-- Problem requirements --
All lines from the entries below that contain the string "drains" should be copied out.

_ _ _ _ _ _ _

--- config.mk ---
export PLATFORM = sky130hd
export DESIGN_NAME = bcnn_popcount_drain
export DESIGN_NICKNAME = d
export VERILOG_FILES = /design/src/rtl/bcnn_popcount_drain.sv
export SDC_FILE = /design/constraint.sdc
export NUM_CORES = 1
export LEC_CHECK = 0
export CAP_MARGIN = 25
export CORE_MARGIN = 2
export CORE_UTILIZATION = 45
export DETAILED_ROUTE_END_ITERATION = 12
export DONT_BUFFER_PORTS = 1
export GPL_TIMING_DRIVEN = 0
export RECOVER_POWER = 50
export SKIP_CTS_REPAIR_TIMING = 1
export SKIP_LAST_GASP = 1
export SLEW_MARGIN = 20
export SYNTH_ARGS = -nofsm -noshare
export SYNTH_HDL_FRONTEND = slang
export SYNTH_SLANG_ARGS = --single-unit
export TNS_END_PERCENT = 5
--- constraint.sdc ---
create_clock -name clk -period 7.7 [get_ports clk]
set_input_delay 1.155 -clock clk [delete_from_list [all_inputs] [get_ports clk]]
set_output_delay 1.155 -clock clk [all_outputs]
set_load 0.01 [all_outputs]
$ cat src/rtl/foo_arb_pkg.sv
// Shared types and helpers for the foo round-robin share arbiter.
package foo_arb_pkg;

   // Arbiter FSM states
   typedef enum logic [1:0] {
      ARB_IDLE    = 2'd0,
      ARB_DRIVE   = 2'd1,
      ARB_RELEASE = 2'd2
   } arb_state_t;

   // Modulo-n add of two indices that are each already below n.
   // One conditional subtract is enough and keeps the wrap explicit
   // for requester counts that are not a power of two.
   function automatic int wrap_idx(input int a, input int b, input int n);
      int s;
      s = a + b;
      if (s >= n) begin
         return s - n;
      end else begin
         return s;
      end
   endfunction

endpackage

_ _ _ _ _ _ _

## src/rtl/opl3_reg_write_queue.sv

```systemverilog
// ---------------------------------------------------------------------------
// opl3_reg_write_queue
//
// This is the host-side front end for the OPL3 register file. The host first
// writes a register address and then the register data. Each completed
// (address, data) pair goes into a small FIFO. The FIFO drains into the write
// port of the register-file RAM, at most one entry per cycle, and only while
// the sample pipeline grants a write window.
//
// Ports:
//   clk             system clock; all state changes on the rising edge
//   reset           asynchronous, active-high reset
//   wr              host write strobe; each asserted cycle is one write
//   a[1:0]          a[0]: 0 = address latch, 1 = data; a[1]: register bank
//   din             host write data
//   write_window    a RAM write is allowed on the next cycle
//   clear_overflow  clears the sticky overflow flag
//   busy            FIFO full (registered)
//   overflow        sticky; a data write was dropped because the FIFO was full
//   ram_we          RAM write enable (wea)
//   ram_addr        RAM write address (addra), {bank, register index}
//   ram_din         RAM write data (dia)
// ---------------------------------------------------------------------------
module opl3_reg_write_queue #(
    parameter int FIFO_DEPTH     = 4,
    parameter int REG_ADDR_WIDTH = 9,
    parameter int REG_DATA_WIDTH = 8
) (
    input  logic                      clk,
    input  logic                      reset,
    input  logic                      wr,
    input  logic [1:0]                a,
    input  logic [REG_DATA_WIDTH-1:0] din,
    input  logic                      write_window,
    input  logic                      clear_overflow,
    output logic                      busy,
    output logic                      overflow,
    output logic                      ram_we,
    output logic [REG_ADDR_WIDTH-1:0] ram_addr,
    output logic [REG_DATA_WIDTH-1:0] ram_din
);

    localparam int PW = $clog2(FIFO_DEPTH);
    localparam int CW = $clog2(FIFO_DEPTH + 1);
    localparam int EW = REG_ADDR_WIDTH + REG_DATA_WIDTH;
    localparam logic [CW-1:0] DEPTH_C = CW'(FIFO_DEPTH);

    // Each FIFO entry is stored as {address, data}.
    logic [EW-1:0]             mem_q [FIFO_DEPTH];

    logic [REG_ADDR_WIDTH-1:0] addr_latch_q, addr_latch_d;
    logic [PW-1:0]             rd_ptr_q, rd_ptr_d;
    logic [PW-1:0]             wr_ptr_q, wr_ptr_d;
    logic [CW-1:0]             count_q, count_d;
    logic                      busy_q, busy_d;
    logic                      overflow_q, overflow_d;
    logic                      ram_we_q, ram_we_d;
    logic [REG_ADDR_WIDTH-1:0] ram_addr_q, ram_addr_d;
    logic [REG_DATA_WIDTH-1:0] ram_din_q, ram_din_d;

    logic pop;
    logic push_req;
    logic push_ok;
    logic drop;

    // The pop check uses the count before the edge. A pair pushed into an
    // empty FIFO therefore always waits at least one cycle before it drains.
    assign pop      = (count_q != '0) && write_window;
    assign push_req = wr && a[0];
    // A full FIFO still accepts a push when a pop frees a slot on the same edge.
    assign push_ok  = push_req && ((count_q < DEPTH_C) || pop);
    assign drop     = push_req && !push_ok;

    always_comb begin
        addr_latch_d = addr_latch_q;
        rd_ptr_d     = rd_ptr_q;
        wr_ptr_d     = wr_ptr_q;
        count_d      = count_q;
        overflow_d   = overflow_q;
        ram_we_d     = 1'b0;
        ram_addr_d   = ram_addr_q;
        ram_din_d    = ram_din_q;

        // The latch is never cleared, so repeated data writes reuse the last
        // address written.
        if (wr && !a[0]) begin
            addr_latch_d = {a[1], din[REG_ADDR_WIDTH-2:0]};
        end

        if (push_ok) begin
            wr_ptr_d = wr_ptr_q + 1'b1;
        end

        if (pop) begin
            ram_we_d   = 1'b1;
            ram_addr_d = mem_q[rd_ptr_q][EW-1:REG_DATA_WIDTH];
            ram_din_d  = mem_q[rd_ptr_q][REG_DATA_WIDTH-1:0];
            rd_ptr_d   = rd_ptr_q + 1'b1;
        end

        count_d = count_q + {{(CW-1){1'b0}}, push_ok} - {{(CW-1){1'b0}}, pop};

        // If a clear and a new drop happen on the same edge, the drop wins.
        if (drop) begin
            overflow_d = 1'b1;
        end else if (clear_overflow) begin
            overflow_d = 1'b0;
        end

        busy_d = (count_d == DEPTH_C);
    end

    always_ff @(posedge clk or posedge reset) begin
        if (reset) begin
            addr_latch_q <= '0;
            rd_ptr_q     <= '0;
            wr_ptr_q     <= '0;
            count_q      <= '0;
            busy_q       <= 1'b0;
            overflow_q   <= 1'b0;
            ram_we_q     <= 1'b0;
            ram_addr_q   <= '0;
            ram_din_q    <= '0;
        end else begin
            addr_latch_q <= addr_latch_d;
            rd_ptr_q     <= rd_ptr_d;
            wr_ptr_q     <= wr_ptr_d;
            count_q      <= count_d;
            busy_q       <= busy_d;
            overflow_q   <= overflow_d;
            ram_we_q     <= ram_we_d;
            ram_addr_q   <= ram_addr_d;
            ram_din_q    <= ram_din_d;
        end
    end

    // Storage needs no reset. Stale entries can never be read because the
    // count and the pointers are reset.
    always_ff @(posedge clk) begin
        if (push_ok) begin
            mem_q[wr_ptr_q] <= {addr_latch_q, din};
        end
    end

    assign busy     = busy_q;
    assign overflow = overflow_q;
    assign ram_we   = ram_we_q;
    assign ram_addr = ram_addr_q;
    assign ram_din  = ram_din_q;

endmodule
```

_ _ _ _ _ _ _

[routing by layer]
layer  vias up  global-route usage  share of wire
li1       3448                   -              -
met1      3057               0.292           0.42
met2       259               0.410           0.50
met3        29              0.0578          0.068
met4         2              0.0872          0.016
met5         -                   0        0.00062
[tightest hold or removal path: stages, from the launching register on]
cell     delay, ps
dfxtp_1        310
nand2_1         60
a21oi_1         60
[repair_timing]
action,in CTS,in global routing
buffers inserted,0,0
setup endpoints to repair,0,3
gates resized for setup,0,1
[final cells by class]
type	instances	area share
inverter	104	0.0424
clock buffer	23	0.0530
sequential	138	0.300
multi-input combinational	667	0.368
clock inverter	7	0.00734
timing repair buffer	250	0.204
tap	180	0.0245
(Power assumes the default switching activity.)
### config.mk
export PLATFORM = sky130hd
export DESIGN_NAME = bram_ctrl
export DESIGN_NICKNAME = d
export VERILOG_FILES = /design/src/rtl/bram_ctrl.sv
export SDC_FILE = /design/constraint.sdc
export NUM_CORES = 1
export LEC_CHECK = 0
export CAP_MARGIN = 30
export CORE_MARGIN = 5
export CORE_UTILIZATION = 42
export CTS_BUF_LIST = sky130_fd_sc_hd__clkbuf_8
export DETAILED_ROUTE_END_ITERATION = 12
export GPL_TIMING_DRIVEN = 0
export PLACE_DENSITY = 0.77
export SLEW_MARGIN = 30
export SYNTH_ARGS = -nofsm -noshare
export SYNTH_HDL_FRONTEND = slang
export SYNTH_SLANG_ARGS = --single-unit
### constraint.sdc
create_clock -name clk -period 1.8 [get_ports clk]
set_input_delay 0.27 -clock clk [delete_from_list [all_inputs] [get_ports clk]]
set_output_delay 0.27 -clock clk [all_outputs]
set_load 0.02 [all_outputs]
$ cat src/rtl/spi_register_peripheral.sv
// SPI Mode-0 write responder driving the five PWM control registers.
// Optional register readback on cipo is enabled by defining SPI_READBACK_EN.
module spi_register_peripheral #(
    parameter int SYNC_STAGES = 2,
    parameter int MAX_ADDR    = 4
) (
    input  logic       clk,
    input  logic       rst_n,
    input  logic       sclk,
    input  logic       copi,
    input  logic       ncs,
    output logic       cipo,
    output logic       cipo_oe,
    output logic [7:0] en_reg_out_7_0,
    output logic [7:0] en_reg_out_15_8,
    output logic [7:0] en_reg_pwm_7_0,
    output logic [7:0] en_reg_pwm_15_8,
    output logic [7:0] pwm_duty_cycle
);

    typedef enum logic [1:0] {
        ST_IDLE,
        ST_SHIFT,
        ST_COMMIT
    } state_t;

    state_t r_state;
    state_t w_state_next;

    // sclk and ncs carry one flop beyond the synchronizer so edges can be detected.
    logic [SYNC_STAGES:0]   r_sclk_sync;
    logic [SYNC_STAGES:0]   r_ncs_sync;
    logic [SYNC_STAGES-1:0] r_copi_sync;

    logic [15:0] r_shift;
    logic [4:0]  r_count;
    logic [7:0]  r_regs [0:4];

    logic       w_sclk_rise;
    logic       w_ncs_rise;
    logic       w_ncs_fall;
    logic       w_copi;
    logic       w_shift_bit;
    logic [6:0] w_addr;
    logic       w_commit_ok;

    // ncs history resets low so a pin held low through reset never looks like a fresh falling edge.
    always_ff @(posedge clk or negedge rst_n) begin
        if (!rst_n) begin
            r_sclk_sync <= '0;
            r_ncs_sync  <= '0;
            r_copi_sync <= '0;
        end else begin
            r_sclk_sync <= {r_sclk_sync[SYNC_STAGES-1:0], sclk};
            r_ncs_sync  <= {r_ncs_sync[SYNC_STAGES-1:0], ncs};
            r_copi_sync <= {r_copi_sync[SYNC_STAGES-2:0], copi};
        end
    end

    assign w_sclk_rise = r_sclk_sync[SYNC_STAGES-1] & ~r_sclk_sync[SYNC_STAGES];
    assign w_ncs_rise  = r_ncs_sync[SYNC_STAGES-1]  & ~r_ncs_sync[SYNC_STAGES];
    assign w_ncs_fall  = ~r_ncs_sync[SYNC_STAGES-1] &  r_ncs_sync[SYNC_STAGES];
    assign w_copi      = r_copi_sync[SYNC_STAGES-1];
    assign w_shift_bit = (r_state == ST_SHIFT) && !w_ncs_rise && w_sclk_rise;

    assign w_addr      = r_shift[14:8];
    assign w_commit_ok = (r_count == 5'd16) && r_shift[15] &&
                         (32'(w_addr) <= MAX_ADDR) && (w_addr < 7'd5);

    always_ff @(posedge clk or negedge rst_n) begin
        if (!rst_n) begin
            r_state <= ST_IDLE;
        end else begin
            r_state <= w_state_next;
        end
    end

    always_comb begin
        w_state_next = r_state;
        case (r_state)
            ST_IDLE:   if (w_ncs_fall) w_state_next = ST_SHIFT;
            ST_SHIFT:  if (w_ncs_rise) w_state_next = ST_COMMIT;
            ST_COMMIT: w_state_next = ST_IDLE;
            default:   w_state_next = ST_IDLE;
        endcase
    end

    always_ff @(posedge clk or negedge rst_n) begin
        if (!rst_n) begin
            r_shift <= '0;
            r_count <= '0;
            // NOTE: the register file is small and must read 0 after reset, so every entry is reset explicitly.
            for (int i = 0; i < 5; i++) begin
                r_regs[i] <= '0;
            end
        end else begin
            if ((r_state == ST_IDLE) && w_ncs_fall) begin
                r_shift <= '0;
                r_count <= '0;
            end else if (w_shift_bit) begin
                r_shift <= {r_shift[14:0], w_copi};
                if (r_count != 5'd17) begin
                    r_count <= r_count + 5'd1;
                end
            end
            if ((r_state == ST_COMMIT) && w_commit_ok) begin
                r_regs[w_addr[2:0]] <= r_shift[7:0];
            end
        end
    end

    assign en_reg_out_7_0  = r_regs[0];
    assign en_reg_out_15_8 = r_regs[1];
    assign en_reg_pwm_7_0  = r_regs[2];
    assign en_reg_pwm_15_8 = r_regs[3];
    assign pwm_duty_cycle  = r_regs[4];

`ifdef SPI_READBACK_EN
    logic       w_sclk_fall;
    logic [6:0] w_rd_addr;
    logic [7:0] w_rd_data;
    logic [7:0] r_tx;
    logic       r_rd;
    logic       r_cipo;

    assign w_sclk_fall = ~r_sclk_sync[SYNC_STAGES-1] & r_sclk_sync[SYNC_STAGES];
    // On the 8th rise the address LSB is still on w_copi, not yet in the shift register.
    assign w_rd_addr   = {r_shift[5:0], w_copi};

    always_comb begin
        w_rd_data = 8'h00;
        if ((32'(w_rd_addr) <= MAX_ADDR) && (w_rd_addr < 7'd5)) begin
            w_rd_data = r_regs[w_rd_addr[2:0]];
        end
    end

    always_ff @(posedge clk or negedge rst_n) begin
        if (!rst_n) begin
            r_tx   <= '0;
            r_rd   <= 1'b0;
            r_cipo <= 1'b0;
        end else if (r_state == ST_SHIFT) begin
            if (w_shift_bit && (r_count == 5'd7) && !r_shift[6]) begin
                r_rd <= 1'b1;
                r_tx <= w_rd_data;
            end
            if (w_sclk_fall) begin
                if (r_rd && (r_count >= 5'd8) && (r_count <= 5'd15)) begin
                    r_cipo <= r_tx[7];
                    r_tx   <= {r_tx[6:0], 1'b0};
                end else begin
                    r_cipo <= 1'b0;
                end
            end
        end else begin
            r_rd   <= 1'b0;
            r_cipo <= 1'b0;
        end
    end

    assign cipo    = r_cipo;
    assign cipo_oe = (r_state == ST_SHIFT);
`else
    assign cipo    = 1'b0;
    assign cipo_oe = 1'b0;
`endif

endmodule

_ _ _ _ _ _ _

-- Output for this exercise --
// (address, data) pair goes into a small FIFO. The FIFO drains into the write
    // empty FIFO therefore always waits at least one cycle before it drains.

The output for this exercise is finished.